Xerophaeus appendiculatus is a species of spider in the family Gnaphosidae. It is endemic to South Africa and is commonly known as the common mouse ground spider.

==Distribution==
Xerophaeus appendiculatus is recorded from seven South African provinces, Eastern Cape, Free State, Gauteng, KwaZulu-Natal, Limpopo, Northern Cape, and Western Cape.

==Habitat and ecology==
The species inhabits multiple biomes including Grassland, Nama Karoo, and Savanna biomes at altitudes ranging from 54 to 1998 m above sea level. Xerophaeus appendiculatus are free-living ground dwellers.

==Description==

Xerophaeus appendiculatus is known from both sexes. The colour of the carapace is light testaceous yellow, with the legs slightly paler. The chelicerae are blackish red and the opisthosoma is clothed with brown hairs.
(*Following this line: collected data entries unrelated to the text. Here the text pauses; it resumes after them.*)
File: src/rtl/rpr_pkg.sv
package rpr_pkg;
    typedef enum logic [1:0] {
        MODE_RESET = 2'd0,
        MODE_RUN   = 2'd1,
        MODE_PAUSE = 2'd3
    } mode_e;

    localparam int ADDR_W   = 3;
    localparam int DATA_W   = 32;
    localparam logic [ADDR_W-1:0] A_MODE  = 3'd0;
    localparam logic [ADDR_W-1:0] A_SWRST = 3'd1;
    localparam logic [ADDR_W-1:0] A_FLAGS = 3'd2;
    localparam logic [ADDR_W-1:0] A_ERR   = 3'd3;
    localparam logic [ADDR_W-1:0] A_ERREN = 3'd4;

    localparam int SVC_W   = 4;
    localparam int SVC_LSB = 8;
endpackage
## src/rtl/adc_scan_seq.sv

```systemverilog
module adc_scan_seq #(
  parameter int ENTRIES = 8,
  parameter int HALF_W  = 12,
  parameter int SEL_W   = 4
) (
  input  logic                clk,
  input  logic                rst_n,
  input  logic                tick,
  input  logic [$clog2(ENTRIES):0] host_addr,
  input  logic                host_we,
  input  logic [2*HALF_W-1:0] host_wdata,
  output logic [2*HALF_W-1:0] host_rdata,
  output logic [2*HALF_W-1:0] conv_wdata,
  output logic                conv_wstb,
  input  logic [2*HALF_W-1:0] conv_rdata
);
  localparam int WORD_W = 2 * HALF_W;
  localparam int IDX_W  = $clog2(ENTRIES);
  localparam int PAD_W  = HALF_W - SEL_W;
  localparam logic [IDX_W-1:0] LAST = IDX_W'(ENTRIES - 1);

  logic [SEL_W-1:0]  sel_lo  [ENTRIES];
  logic [SEL_W-1:0]  sel_hi  [ENTRIES];
  logic [WORD_W-1:0] res_mem [ENTRIES];
  logic [IDX_W-1:0]  ptr;
  logic              started;

  wire [IDX_W-1:0] nxt   = !started ? '0 : (ptr == LAST) ? '0 : ptr + IDX_W'(1);
  wire [IDX_W-1:0] h_idx = host_addr[IDX_W-1:0];
  wire             h_res = host_addr[IDX_W];

  function automatic logic [WORD_W-1:0] cfg_word(input logic [SEL_W-1:0] hi,
                                                 input logic [SEL_W-1:0] lo);
    return {{PAD_W{1'b0}}, hi, {PAD_W{1'b0}}, lo};
  endfunction

  always_ff @(posedge clk) begin
    if (!rst_n) begin
      for (int i = 0; i < ENTRIES; i++) begin
        sel_lo[i]  <= '0;
        sel_hi[i]  <= '0;
        res_mem[i] <= '0;
      end
    end else begin
      if (host_we && !h_res) begin
        sel_lo[h_idx] <= host_wdata[SEL_W-1:0];
        sel_hi[h_idx] <= host_wdata[HALF_W+SEL_W-1:HALF_W];
      end
      if (tick && started)
        res_mem[ptr] <= conv_rdata;
    end
  end

  always_ff @(posedge clk) begin
    if (!rst_n) begin
      ptr        <= '0;
      started    <= 1'b0;
      conv_wdata <= '0;
      conv_wstb  <= 1'b0;
    end else begin
      conv_wstb <= tick;
      if (tick) begin
        ptr        <= nxt;
        started    <= 1'b1;
        conv_wdata <= cfg_word(sel_hi[nxt], sel_lo[nxt]);
      end
    end
  end

  always_ff @(posedge clk) begin
    if (!rst_n) host_rdata <= '0;
    else        host_rdata <= h_res ? res_mem[h_idx] : cfg_word(sel_hi[h_idx], sel_lo[h_idx]);
  end
endmodule


```
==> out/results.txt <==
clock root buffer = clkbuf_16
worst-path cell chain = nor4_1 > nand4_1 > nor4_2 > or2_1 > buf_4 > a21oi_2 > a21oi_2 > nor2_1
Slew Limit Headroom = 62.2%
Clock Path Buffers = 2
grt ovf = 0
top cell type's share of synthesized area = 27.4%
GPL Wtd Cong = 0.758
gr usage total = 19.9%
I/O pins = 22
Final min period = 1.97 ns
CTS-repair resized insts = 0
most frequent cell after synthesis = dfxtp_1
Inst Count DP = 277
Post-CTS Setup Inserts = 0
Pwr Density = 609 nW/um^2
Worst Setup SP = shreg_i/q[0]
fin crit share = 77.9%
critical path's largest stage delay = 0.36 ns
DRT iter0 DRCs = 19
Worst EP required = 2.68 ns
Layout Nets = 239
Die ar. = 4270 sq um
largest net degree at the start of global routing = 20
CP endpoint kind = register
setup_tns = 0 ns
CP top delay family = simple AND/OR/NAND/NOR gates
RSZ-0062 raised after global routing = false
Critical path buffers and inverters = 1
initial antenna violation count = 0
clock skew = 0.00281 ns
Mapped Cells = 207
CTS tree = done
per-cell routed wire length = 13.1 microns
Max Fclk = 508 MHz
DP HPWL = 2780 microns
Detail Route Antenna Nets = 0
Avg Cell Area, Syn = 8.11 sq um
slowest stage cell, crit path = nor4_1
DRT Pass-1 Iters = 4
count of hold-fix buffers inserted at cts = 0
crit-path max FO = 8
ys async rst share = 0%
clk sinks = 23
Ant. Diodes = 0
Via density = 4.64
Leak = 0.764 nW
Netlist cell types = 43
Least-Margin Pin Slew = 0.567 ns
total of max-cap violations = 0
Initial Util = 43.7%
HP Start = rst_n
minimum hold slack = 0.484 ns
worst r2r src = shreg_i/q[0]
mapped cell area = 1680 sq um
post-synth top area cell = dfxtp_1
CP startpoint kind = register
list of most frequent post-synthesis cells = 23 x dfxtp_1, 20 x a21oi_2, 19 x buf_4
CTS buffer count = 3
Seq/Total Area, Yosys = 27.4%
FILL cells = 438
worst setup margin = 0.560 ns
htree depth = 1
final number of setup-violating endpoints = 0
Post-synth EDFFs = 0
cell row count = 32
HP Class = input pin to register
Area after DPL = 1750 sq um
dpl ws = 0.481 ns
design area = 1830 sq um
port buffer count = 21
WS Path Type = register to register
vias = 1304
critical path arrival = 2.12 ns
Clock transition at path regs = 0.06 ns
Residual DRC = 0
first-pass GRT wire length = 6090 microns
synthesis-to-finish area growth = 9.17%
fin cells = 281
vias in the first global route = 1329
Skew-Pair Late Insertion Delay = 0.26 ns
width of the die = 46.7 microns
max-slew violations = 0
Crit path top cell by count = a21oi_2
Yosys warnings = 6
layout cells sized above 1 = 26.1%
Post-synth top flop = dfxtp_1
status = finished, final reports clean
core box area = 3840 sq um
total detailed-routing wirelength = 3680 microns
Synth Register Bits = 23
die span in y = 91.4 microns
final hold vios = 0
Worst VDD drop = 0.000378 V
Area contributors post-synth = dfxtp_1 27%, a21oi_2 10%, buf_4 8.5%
The total size is 12 mm for females and 9 mm for males.

==Conservation==
Xerophaeus appendiculatus is listed as Least Concern by the South African National Biodiversity Institute. The species is protected in nine protected areas and there are no significant threats.

==Taxonomy==
The species was originally described by W. F. Purcell in 1907 from Hanover in the Northern Cape. The species has not been revised but is known from both sexes.